### What you are asked to do
When the word "logical" appears in a line of the data below, list that line.

*** Opening Records ***

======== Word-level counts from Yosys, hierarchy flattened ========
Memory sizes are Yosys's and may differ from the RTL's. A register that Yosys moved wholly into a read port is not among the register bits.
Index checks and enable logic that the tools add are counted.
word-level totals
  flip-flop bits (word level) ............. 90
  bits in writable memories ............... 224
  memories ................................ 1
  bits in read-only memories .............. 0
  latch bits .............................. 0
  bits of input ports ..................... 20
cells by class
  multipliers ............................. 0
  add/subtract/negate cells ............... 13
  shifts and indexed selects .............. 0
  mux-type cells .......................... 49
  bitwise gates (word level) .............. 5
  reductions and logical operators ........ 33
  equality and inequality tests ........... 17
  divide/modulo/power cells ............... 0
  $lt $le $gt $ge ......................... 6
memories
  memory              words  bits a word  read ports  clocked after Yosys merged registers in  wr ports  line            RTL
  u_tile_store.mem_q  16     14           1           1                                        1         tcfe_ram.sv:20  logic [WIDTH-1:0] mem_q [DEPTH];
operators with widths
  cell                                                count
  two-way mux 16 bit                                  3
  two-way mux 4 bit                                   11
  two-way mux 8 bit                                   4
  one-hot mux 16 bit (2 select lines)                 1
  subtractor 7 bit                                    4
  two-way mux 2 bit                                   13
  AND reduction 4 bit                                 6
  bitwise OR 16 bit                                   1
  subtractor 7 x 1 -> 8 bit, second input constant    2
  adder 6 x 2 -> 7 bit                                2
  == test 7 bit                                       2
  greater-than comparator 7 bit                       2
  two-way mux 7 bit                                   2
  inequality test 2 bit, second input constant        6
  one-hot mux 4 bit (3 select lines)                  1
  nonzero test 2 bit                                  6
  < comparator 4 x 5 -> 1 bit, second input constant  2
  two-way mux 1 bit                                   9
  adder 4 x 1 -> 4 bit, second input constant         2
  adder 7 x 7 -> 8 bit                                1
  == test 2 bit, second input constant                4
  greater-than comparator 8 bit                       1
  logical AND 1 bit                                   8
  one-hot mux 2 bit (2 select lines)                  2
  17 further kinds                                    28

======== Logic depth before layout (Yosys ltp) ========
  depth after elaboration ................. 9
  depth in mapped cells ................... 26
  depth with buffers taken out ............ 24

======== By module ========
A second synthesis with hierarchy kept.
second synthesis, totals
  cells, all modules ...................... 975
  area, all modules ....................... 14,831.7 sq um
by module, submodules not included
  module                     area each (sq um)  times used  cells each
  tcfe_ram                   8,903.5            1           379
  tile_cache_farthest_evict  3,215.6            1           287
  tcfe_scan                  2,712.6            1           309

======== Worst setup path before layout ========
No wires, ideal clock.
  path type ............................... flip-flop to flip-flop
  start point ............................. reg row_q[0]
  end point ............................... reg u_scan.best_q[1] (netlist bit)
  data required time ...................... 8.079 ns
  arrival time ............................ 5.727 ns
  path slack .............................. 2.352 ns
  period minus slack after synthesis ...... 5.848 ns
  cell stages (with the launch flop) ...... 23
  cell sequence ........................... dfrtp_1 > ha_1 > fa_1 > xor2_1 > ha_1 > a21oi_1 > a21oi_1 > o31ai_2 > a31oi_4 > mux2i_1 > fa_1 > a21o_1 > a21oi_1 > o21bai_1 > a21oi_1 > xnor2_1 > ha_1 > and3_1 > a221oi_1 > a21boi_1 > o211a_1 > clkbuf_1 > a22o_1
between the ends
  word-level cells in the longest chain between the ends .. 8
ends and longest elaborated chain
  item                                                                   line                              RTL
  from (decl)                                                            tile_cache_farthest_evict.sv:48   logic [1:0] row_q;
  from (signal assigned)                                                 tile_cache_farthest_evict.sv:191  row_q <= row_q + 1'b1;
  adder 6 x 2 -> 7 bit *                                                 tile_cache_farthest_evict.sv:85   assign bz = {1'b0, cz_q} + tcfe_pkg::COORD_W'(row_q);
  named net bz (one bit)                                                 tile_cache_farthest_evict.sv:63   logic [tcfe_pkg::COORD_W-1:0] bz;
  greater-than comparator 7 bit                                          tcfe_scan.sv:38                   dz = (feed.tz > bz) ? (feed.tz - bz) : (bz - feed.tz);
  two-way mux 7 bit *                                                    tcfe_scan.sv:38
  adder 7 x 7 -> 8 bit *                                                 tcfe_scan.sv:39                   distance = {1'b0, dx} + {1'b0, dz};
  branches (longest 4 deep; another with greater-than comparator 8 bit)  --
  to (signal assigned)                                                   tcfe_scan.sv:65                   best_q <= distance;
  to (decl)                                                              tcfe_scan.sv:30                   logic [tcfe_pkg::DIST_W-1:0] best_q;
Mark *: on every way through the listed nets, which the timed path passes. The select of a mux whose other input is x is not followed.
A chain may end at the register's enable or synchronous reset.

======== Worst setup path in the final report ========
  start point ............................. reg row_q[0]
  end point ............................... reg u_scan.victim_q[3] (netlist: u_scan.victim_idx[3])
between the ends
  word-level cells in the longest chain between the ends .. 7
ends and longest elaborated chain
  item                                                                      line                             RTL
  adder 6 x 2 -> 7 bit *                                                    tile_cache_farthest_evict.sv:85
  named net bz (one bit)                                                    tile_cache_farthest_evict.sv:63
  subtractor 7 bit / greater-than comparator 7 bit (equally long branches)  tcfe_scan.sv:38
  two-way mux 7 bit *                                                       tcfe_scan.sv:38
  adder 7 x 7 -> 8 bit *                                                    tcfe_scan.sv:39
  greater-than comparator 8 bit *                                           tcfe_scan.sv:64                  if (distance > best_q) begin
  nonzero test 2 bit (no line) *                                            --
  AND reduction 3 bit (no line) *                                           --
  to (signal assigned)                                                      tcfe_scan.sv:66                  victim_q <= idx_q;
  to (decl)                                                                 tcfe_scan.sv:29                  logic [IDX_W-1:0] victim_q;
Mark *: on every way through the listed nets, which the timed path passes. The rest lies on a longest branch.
### config.mk
export PLATFORM = sky130hd
export DESIGN_NAME = sprite_list_compaction_dma
export DESIGN_NICKNAME = d
export VERILOG_FILES = /design/src/hw/rtl/slcd_pkg.sv /design/src/hw/rtl/sprite_list_compaction_dma.sv
export SDC_FILE = /design/constraint.sdc
export NUM_CORES = 1
export LEC_CHECK = 0
export BUFFER_PORTS_ARGS = -buffer_cell sky130_fd_sc_hd__buf_2
export CELL_PAD_IN_SITES_DETAIL_PLACEMENT = 1
export CELL_PAD_IN_SITES_GLOBAL_PLACEMENT = 1
export CORE_UTILIZATION = 49
export CTS_BUF_LIST = sky130_fd_sc_hd__clkbuf_8
export DETAILED_ROUTE_END_ITERATION = 16
export MAX_ROUTING_LAYER = met4
export PLACE_DENSITY_LB_ADDON = 0.1
export REMOVE_ABC_BUFFERS = 1
export SLEW_MARGIN = 40
export SYNTH_ARGS = -nofsm -noshare
export SYNTH_HDL_FRONTEND = slang
export SYNTH_SLANG_ARGS = --single-unit
### constraint.sdc
create_clock -name clk_i -period 7.4 [get_ports clk_i]
set_input_delay 0.37 -clock clk_i [delete_from_list [all_inputs] [get_ports clk_i]]
set_output_delay 0.37 -clock clk_i [all_outputs]
set_load 0.005 [all_outputs]
### config.mk
export PLATFORM = sky130hd
export DESIGN_NAME = psdq_ctrl
export DESIGN_NICKNAME = d
export VERILOG_FILES = /design/src/sv/psdq_pkg.sv /design/src/sv/psdq_ctrl.sv
export SDC_FILE = /design/constraint.sdc
export NUM_CORES = 1
export LEC_CHECK = 0
export ABC_AREA = 1
export BUFFER_PORTS_ARGS = -buffer_cell sky130_fd_sc_hd__buf_2
export CAP_MARGIN = 20
export CORE_ASPECT_RATIO = 1.25
export CORE_UTILIZATION = 35
export CTS_CLUSTER_SIZE = 8
export DETAILED_ROUTE_END_ITERATION = 10
export PLACE_DENSITY = 0.61
export RECOVER_POWER = 100
export SLEW_MARGIN = 25
export SYNTH_ARGS = -nofsm -noshare
export SYNTH_HDL_FRONTEND = slang
export SYNTH_SLANG_ARGS = --single-unit
### constraint.sdc
create_clock -name clk -period 3 [get_ports clk]
set_clock_uncertainty 0.2 [all_clocks]
set_input_delay 0.45 -clock clk [delete_from_list [all_inputs] [get_ports clk]]
set_output_delay 0.45 -clock clk [all_outputs]
set_load 0.01 [all_outputs]
==> src/design/fec_pkg.sv <==
// Shared types, codes and constants of the encoder frame check and freshness core.
// Depends on nothing; every other design file refers to it by scoped names.
package fec_pkg;

  localparam int ANGLE_BITS_DEF = 14;
  localparam int AGE_BITS_DEF   = 16;

  localparam int OP_BITS     = 3;
  localparam int STATUS_BITS = 4;
  localparam int CRC_BITS    = 6;
  localparam int PP_BITS     = 6;
  localparam int COUNT_BITS  = 32;
  localparam int CFG_IDX_BITS = 2;

  localparam logic [CRC_BITS-1:0]    CRC_POLY   = 6'h03;
  localparam logic [STATUS_BITS-1:0] STATUS_BAD = 4'hB;

  // Configuration register indexes.
  localparam logic [CFG_IDX_BITS-1:0] CFG_MAX_SAMPLE_AGE = 2'd0;
  localparam logic [CFG_IDX_BITS-1:0] CFG_PAIR_COUNT     = 2'd1;
  localparam logic [CFG_IDX_BITS-1:0] CFG_ANGLE_OFFSET   = 2'd2;

  typedef enum logic [OP_BITS-1:0] {
    OP_FRAME_DONE = 3'd0,
    OP_XFER_ERROR = 3'd1,
    OP_TICK       = 3'd2,
    OP_START      = 3'd3,
    OP_STOP       = 3'd4
  } op_t;

  typedef struct packed {
    logic                   good;
    logic [STATUS_BITS-1:0] status;
  } frame_chk_t;

  // x^k mod (x^6 + x + 1): CRC contribution of a single set message bit.
  function automatic logic [CRC_BITS-1:0] crc_col(input int unsigned k);
    logic [CRC_BITS-1:0] r;
    r = CRC_BITS'(1);
    for (int unsigned j = 0; j < k; j++) begin
      r = {r[CRC_BITS-2:0], 1'b0} ^ (r[CRC_BITS-1] ? CRC_POLY : '0);
    end
    return r;
  endfunction

endpackage

==> src/design/fec_in_if.sv <==
// Input channel of the frame check core: event code and received frame word.
// Depends on fec_pkg for field widths.
interface fec_in_if #(
  parameter int ANGLE_BITS = fec_pkg::ANGLE_BITS_DEF
);
  logic                             valid;
  logic                             ready;
  logic [fec_pkg::OP_BITS-1:0]      operation;
  logic [ANGLE_BITS+9:0]            frame_word;

  modport source (output valid, operation, frame_word, input ready);
  modport sink   (input valid, operation, frame_word, output ready);
endinterface

==> src/design/fec_out_if.sv <==
// Result channel of the frame check core: event flags, health, status, angle, age and counter outputs.
// Depends on fec_pkg for field widths.
interface fec_out_if #(
  parameter int ANGLE_BITS = fec_pkg::ANGLE_BITS_DEF,
  parameter int AGE_BITS   = fec_pkg::AGE_BITS_DEF
);
  logic                               valid;
  logic                               ready;
  logic                               request_transfer;
  logic                               frame_accepted;
  logic                               frame_rejected;
  logic                               healthy;
  logic [ANGLE_BITS-1:0]              angle_code;
  logic [fec_pkg::STATUS_BITS-1:0]    status_bits;
  logic signed [ANGLE_BITS:0]         mech_angle;
  logic signed [ANGLE_BITS+6:0]       elec_pos;
  logic [AGE_BITS-1:0]                sample_age;
  logic [fec_pkg::COUNT_BITS-1:0]     sample_count;
  logic [fec_pkg::COUNT_BITS-1:0]     error_count;

  modport source (output valid, request_transfer, frame_accepted, frame_rejected, healthy,
                  angle_code, status_bits, mech_angle, elec_pos, sample_age,
                  sample_count, error_count, input ready);
  modport sink   (input valid, request_transfer, frame_accepted, frame_rejected, healthy,
                  angle_code, status_bits, mech_angle, elec_pos, sample_age,
                  sample_count, error_count, output ready);
endinterface

==> src/design/fec_frame_chk.sv <==
// Frame checker: CRC-6 over angle and status, pattern and status checks.
// Depends on fec_pkg for the polynomial, status mask and result struct.
module fec_frame_chk #(
  parameter int ANGLE_BITS = fec_pkg::ANGLE_BITS_DEF
) (
  input  logic [ANGLE_BITS+9:0] frame_word,
  output fec_pkg::frame_chk_t   chk
);

  localparam int FRAME_BITS = ANGLE_BITS + 10;
  localparam int DATA_BITS  = ANGLE_BITS + fec_pkg::STATUS_BITS;
  localparam int CB         = fec_pkg::CRC_BITS;

  logic [DATA_BITS-1:0] data;
  logic [CB-1:0]        term [DATA_BITS];
  logic [CB-1:0]        crc;
  logic [fec_pkg::STATUS_BITS-1:0] status;

  assign data   = frame_word[FRAME_BITS-1:CB];
  assign status = frame_word[CB+fec_pkg::STATUS_BITS-1:CB];

  // CRC is linear with zero start: XOR the column of every set bit.
  for (genvar gi = 0; gi < DATA_BITS; gi++) begin : g_col
    localparam logic [CB-1:0] COL = fec_pkg::crc_col(gi + CB);
    assign term[gi] = data[gi] ? COL : '0;
  end

  always_comb begin
    crc = '0;
    for (int i = 0; i < DATA_BITS; i++) begin
      crc = crc ^ term[i];
    end
  end

  always_comb begin
    chk.status = status;
    chk.good   = (frame_word != '0) && (frame_word != '1) &&
                 (crc == frame_word[CB-1:0]) &&
                 ((status & fec_pkg::STATUS_BAD) == '0);
  end

endmodule
[src/rtl/core/mkhid_pkg.sv]
`timescale 1ns / 1ps
// ----------------------------------------------------------------------------
// mkhid_pkg
// Shared types, register indexes, constants and the letter pattern table of
// the Morse key to HID keycode decoder.
// ----------------------------------------------------------------------------
package mkhid_pkg;

  localparam int CFG_IDX_W  = 8;
  localparam int CFG_DATA_W = 16;

  localparam logic [CFG_IDX_W-1:0] REG_DEBOUNCE_MIN = 8'd0;
  localparam logic [CFG_IDX_W-1:0] REG_DOT_LIMIT    = 8'd1;
  localparam logic [CFG_IDX_W-1:0] REG_DASH_LIMIT   = 8'd2;
  localparam logic [CFG_IDX_W-1:0] REG_GAP_MIN      = 8'd3;

  localparam logic [CFG_DATA_W-1:0] RST_DEBOUNCE_MIN = 16'd10;
  localparam logic [CFG_DATA_W-1:0] RST_DOT_LIMIT    = 16'd200;
  localparam logic [CFG_DATA_W-1:0] RST_DASH_LIMIT   = 16'd800;
  localparam logic [CFG_DATA_W-1:0] RST_GAP_MIN      = 16'd800;

  localparam logic [6:0] NO_MATCH_CHAR = 7'd63;
  localparam logic [6:0] LETTER_BASE   = 7'd65;
  localparam logic [4:0] KEY_BASE      = 5'd4;
  localparam logic [1:0] SHIFT_MOD     = 2'd2;
  localparam int         NUM_LETTERS   = 26;
  localparam int         MAX_PAT_LEN   = 4;

  // Symbol count and dash bits (bit i is symbol i) of the letters A to Z.
  localparam logic [2:0] PAT_LEN [NUM_LETTERS] = '{
    3'd2, 3'd4, 3'd4, 3'd3, 3'd1, 3'd4, 3'd3, 3'd4, 3'd2, 3'd4, 3'd3, 3'd4, 3'd2,
    3'd2, 3'd3, 3'd4, 3'd4, 3'd3, 3'd3, 3'd1, 3'd3, 3'd4, 3'd3, 3'd4, 3'd4, 3'd4
  };
  localparam logic [3:0] PAT_BITS [NUM_LETTERS] = '{
    4'd2, 4'd1, 4'd5, 4'd1, 4'd0, 4'd4, 4'd3, 4'd0, 4'd0, 4'd14, 4'd5, 4'd2, 4'd3,
    4'd1, 4'd7, 4'd6, 4'd11, 4'd2, 4'd0, 4'd1, 4'd4, 4'd8, 4'd6, 4'd9, 4'd13, 4'd3
  };

  typedef struct packed {
    logic [CFG_DATA_W-1:0] debounce_min;
    logic [CFG_DATA_W-1:0] dot_limit;
    logic [CFG_DATA_W-1:0] dash_limit;
    logic [CFG_DATA_W-1:0] gap_min;
  } cfg_t;

  typedef struct packed {
    logic key_pressed;
    logic func;
  } in_item_t;

  typedef struct packed {
    logic [1:0] modifier;
    logic [4:0] keycode;
    logic       matched;
    logic [6:0] letter;
  } result_t;

  // Looks a symbol pattern up in the letter table. The caller passes a length
  // of zero for anything that cannot be a letter.
  function automatic result_t decode_letter(input logic [2:0] len, input logic [3:0] bits);
    result_t r;
    logic    found;
    r.letter   = NO_MATCH_CHAR;
    r.matched  = 1'b0;
    r.keycode  = 5'd0;
    r.modifier = 2'd0;
    found      = 1'b0;
    for (int k = 0; k < NUM_LETTERS; k++) begin
      if (!found && len != 3'd0 && PAT_LEN[k] == len && PAT_BITS[k] == bits) begin
        found      = 1'b1;
        r.letter   = LETTER_BASE + 7'(k);
        r.matched  = 1'b1;
        r.keycode  = KEY_BASE + 5'(k);
        r.modifier = SHIFT_MOD;
      end
    end
    return r;
  endfunction

endpackage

*** Closing Records ***

### Response to the exercise
  reductions and logical operators ........ 33
  logical AND 1 bit                                   8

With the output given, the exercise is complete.